Remember those banana muffins I made and was unfortunately unable to share the recipe with you? Remember how I said I would definitely be using mango next time I made them? At least, I think I said that. If not, I was certainly thinking it! Well, not even 36 hours after I finished 30 Days and 30 Bites, my husband was begging me to do some more baking! In the last six days since I “completed” my challenge, I have made Mango Muffins, 3 dozen (and three different types of) Grandma Johnson’s Scones, Focaccia Bread (which was great with a little tweaking to my own tastes), Oat-N-Honey Bread, and Chocolate Pretzel Rings. I think that’s it. I guess new habits die hard.
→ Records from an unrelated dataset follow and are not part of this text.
// CED
module  CED(
  input  clk,
  input  rst,
  input  enable,
  output reg ird,
  input  [7:0] idata,	
  output reg [13:0] iaddr,
  output reg cwr_mag_0,
  output reg [12:0] cdata_mag_wr0,
  output reg crd_mag_0,
  input  [12:0] cdata_mag_rd0,
  output reg [13:0] caddr_mag_0,
  output reg cwr_ang_0,
  output reg [12:0] cdata_ang_wr0,
  output reg crd_ang_0,
  input  [12:0] cdata_ang_rd0,
  output reg [13:0] caddr_ang_0,
  output reg cwr1,
  output reg [12:0] cdata_wr1,
  output reg crd1,
  input  [12:0] cdata_rd1,
  output reg [13:0] caddr_1,
  output reg cwr2,
  output reg [12:0] cdata_wr2,
  output reg [13:0] caddr_2,
  output done
);
For scale: ~390 flip-flops, about 180 I/O pins.
clock: 4.09 ns
lec_check: 0
cap_margin: 10
cell_pad_in_sites_detail_placement: 0
cell_pad_in_sites_global_placement: 1
core_margin: 2
core_utilization: 58
gpl_routability_driven: 0
gpl_timing_driven: 1
max_routing_layer: met5
min_routing_layer: met1
place_density_lb_addon: 0.22
setup_slack_margin: 0.6
slew_margin: 20
tns_end_percent: 10
run.sh (not shown) runs the stock make flow with config.mk's settings and CLKGATE_MAP_FILE=.
The starting point finished but failed the layout checks on setup timing.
Though all of these things were more than worthy of blogging about, I chose to do a quick tutorial related to the first one – the Mango Muffins. I don’t know how many of you purchase fresh mangos on a regular basis, but these are my first choice when it comes to baking with this scrumptious fruit. However, the first time I cooked with a mango, I brought my fruits home and stared at them like they were aliens from outer space. I had never tasted, cooked, baked with, or even thought of dealing with them before that day. Not only that, but I had NO idea how to cut the dang things open!
Would it be like an apple that I would need to core? A peach with a pit in it I would have to cut around? An apricot whose pit falls out with little to no help? Since I didn’t want to do the job twice, I went straight to the internet to find out exactly what I should do. I found a tutorial online that was incredibly useful (turned out that mangos have a difficult pit to deal with). The tutorial gave clear and concise directions, however did not have any pictures on how to go about this process. This, of course, was forever ago and I cannot find the website again. Instead, I decided I would share my knowledge of the best way to dice a mango from beginning to end (pictures included).
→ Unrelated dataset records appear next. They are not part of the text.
==> flow/design.v (excerpt) <==
module booth(
    input clk,
    input load,
    input reset,
    input [31:0] M,  
    input [31:0] Q,  
    output reg [63:0] P,  
    output done           
    );
Size in the first run: ~130 flip-flops, ~130 I/O pins.
Settings: LEC_CHECK=0, ABC_AREA=1, CAP_MARGIN=20, CORE_MARGIN=2, CORE_UTILIZATION=72, CTS_CLUSTER_DIAMETER=199, CTS_CLUSTER_SIZE=96, SETUP_SLACK_MARGIN=0.24, SLEW_MARGIN=20, TNS_END_PERCENT=10; clock period 3.34 ns.
run.sh (not shown) runs the stock make flow with config.mk's settings and CLKGATE_MAP_FILE=.
The baseline stopped in global routing, error GRT-0116.
Then changed:
- ABC_AREA: 1 -> default
- CAP_MARGIN: 20 -> 0
- CTS_CLUSTER_SIZE: 96 -> 95
- PLACE_DENSITY: default -> 0.42
- SETUP_SLACK_MARGIN: 0.24 -> default
- TNS_END_PERCENT: 10 -> 15
- clock period: 3.34 -> 4.12 ns (I/O delays scaled with it)
=> With this change the flow never finished: it broke off in clock tree synthesis; die area fell by about a fifth; synthesized area fell by about a fifth; synthesized cell count fell by well over a third.

* * *

booth again, from the RTL that the note above started with.
Settings: LEC_CHECK=0, CAP_MARGIN=20, CORE_ASPECT_RATIO=0.73, CORE_MARGIN=2, CORE_UTILIZATION=70, CTS_CLUSTER_SIZE=35, HOLD_SLACK_MARGIN=-0.09, SLEW_MARGIN=20; clock period 4.57 ns.
The starting point died in clock tree synthesis (DPL-0033).
Then changed:
CORE_ASPECT_RATIO = not set   (was 0.73)
CORE_UTILIZATION = 40   (was 70)
CTS_CLUSTER_DIAMETER = 376   (was not set)
CTS_CLUSTER_SIZE = 98   (was 35)
HOLD_SLACK_MARGIN = not set   (was -0.09)
PLACE_DENSITY = 0.95   (was not set)
clock period = 10.0 ns   (was 4.57 ns; I/O delays follow)
The changed run passed the timing, design-rule and antenna checks.
Area after synthesis does not change.
Synthesized cell count does not change.
Die size increases by about 70%.
Then changed:
CORE_UTILIZATION = 70   (was 40)
CTS_CLUSTER_DIAMETER = 393   (was 376)
PLACE_DENSITY = not set   (was 0.95)
After rerunning: The new run finished with timing, DRC and antenna clean; maximum frequency climbs by 2.5%; power climbs by 1.7%; sequential share of layout area climbs by 0.26 points; global-route usage climbs by 20 points; utilization climbs by 34 points; register-to-register slack gets better by 0.16 ns; wire length climbs by 2.9%; first-iteration DRC count drops by 11%; synthesized area does not change.

* * *

Starting RTL as in the previous note.
make LEC_CHECK=0 CAP_MARGIN=5 CORE_MARGIN=2 CORE_UTILIZATION=70 CTS_CLUSTER_SIZE=88 HOLD_SLACK_MARGIN=0.29 MIN_ROUTING_LAYER=met1 PLACE_DENSITY=0.79 SETUP_SLACK_MARGIN=1.07 SLEW_MARGIN=20 finish   # period 5.56 ns
The baseline failed in global routing.
Next try:
CAP_MARGIN = 20   (was 5)
CORE_UTILIZATION = 14   (was 70)
CTS_CLUSTER_SIZE = default   (was 88)
HOLD_SLACK_MARGIN = default   (was 0.29)
MIN_ROUTING_LAYER = default   (was met1)
PLACE_DENSITY = default   (was 0.79)
SETUP_SLACK_MARGIN = default   (was 1.07)
clock period = 10.0 ns   (was 5.56 ns; I/O delays follow)
Result: The changed run finished with timing, DRC and antenna clean; area after synthesis does not change; synthesized cell count is unchanged; die area went up to 4.9 times its value.
Next try:
CORE_ASPECT_RATIO = 1.68   (was default)
CORE_UTILIZATION = 40   (was 14)
CTS_CLUSTER_DIAMETER = 392   (was default)
CTS_CLUSTER_SIZE = 98   (was default)
The changed run passed the timing, design-rule and antenna checks.
Total power is about the same.
Synthesized area is unchanged.
Wire length shrinks by 1.7%.
Critical path depth is unchanged.
Die area shrinks by about 64%.
Non-clock buffer count is unchanged.
Global-route usage grows by 18 points.
Final area shrinks by 6.4%.
Next try:
CORE_ASPECT_RATIO = default   (was 1.68)
CTS_CLUSTER_DIAMETER = default   (was 392)
CTS_CLUSTER_SIZE = default   (was 98)
clock period = 6.53 ns   (was 10.0 ns; I/O delays follow)
Power rose by about 50%.
Clock skew is about the same.
Non-clock buffer count rose by 4.
Worst setup slack is worse by 3200 ps.
Cell count rose by about 1.7%.
Core utilization barely changes.
Design area rose by about 0.3%.
Wire length fell by about 9%.
Synthesized cell count stays the same.

* * *

Starting RTL as in the previous note.
clock: 7.9 ns
lec_check: 0
abc_area: 1
cap_margin: 5
cell_pad_in_sites_detail_placement: 1
core_margin: 2
core_utilization: 60
cts_cluster_diameter: 241
cts_cluster_size: 88
min_routing_layer: met1
place_density: 0.56
setup_slack_margin: 0.08
slew_margin: 20
tns_end_percent: 15
The starting point stopped in 3_5_place_dp.
Rerun with:
Settings changed: ABC_AREA 1 to not set, CAP_MARGIN 5 to 20, CELL_PAD_IN_SITES_DETAIL_PLACEMENT 1 to not set, CORE_UTILIZATION 60 to 11, CTS_CLUSTER_DIAMETER 241 to not set, CTS_CLUSTER_SIZE 88 to not set, MIN_ROUTING_LAYER met1 to not set, PLACE_DENSITY 0.56 to not set, SETUP_SLACK_MARGIN 0.08 to not set, TNS_END_PERCENT 15 to not set.
Clock period 7.9 ns to 13.7 ns, I/O delays scaled along.
With this change the flow produced a clean layout.
Synthesized cell count drops by 44%.
Die size climbs to 4.2 times its value.
Synthesized area drops by 22%.
Rerun with:
Settings changed: CORE_UTILIZATION 11 to 40, CTS_CLUSTER_DIAMETER set to 395, CTS_CLUSTER_SIZE set to 98, SETUP_SLACK_MARGIN set to 2.29.
Clock period 13.7 ns to 10.0 ns, I/O delays scaled along.
Global-route usage came out higher by 18 points.
Routed wire length came out lower by 10%.
Register-to-register slack loses 3.8 ns.
Combinational power came out higher by 34%.
Die size came out lower by about 70%.
Sequential cell count does not change.
Sequential power came out higher by 37%.
Maximum frequency came out lower by 0.86%.
Final area came out lower by about 9%.
Clock skew came out higher by 0.0061 ns.
Rerun with:
Settings changed: CAP_MARGIN 20 to 25, CELL_PAD_IN_SITES_DETAIL_PLACEMENT set to 2, CELL_PAD_IN_SITES_GLOBAL_PLACEMENT set to 3, CORE_ASPECT_RATIO set to 0.7, CORE_MARGIN 2 to 9, CTS_CLUSTER_DIAMETER 395 to 136, CTS_CLUSTER_SIZE 98 to 77, GPL_ROUTABILITY_DRIVEN set to 0, HOLD_SLACK_MARGIN set to -0.01, MAX_ROUTING_LAYER set to met4, MIN_ROUTING_LAYER set to met2, PLACE_DENSITY_LB_ADDON set to 0.08, SETUP_SLACK_MARGIN 2.29 to not set.
Result: This time the run aborted during 5_1_grt (GRT-0116); die area rose by 15%; synthesized area does not change; synthesized cell count does not change.
Rerun with:
Settings changed: CAP_MARGIN 25 to 20, CELL_PAD_IN_SITES_DETAIL_PLACEMENT 2 to not set, CELL_PAD_IN_SITES_GLOBAL_PLACEMENT 3 to not set, CORE_ASPECT_RATIO 0.7 to not set, CORE_MARGIN 9 to 2, CTS_CLUSTER_DIAMETER 136 to 393, CTS_CLUSTER_SIZE 77 to 98, GPL_ROUTABILITY_DRIVEN 0 to not set, HOLD_SLACK_MARGIN -0.01 to not set, MAX_ROUTING_LAYER met4 to not set, MIN_ROUTING_LAYER met2 to not set, PLACE_DENSITY_LB_ADDON 0.08 to not set, TNS_END_PERCENT set to 5.
Now the flow ran to the end with no violations.
Area after synthesis does not change.
Die size goes down by 13%.
Synthesized cell count is unchanged.
Rerun with:
Settings changed: CELL_PAD_IN_SITES_GLOBAL_PLACEMENT set to 1, CORE_ASPECT_RATIO set to 0.7, CORE_MARGIN 2 to 9, CTS_CLUSTER_DIAMETER 393 to 136, CTS_CLUSTER_SIZE 98 to 31, GPL_ROUTABILITY_DRIVEN set to 0, MAX_ROUTING_LAYER set to met4, SETUP_SLACK_MARGIN set to 0.11, TNS_END_PERCENT 5 to not set.
Result: The changed run went through all stages and came out clean; worst hold slack is about the same; total power grows by a few percent; via count grows slightly; combinational power grows by a few percent; setup slack got worse by 0.096 ns; non-clock buffer count grows by 1; global-route usage shrinks by 0.12 points; register-to-register slack got worse by 0.096 ns; cell area is about the same; cell count shrinks slightly.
1. The mango has two very obvious “flat” sides. Stand the mango on its end, stem up, and slice it parallel to one of its flat sides. Make this cut slightly off center to avoid the pit. Repeat on the opposite side. I will get to what you do with the other two short sides left over at the end.
2. Create a grid on the mango by slicing several cuts along the length and width of the mango. Use a small paring knife and do not cut through the skin of the mango while doing this. (you actually have to work really hard to cut through the skin unless the mango is over ripe so you probably don’t have to try to hard to do this properly). However large, or small, you make these squares is the size your diced mango pieces will be.
3. Flip the mango half inside out to expose the almost diced pieces of fruit.
4. Slice the pieces off of the skin using the same small knife. If desired, dice the mango pieces smaller until you reach the size you want. Repeat steps 1 – 4 with the other flat side of the mango.
5. Again, cutting off center to avoid the pit, cut off the other two short pieces of the mango and cut in the same grid manner. These pieces of the mango are often much tougher and sometimes not even worth the effort of cutting!
Voila! That’s how you cut a mango! Enjoy the FRUITS of your labor!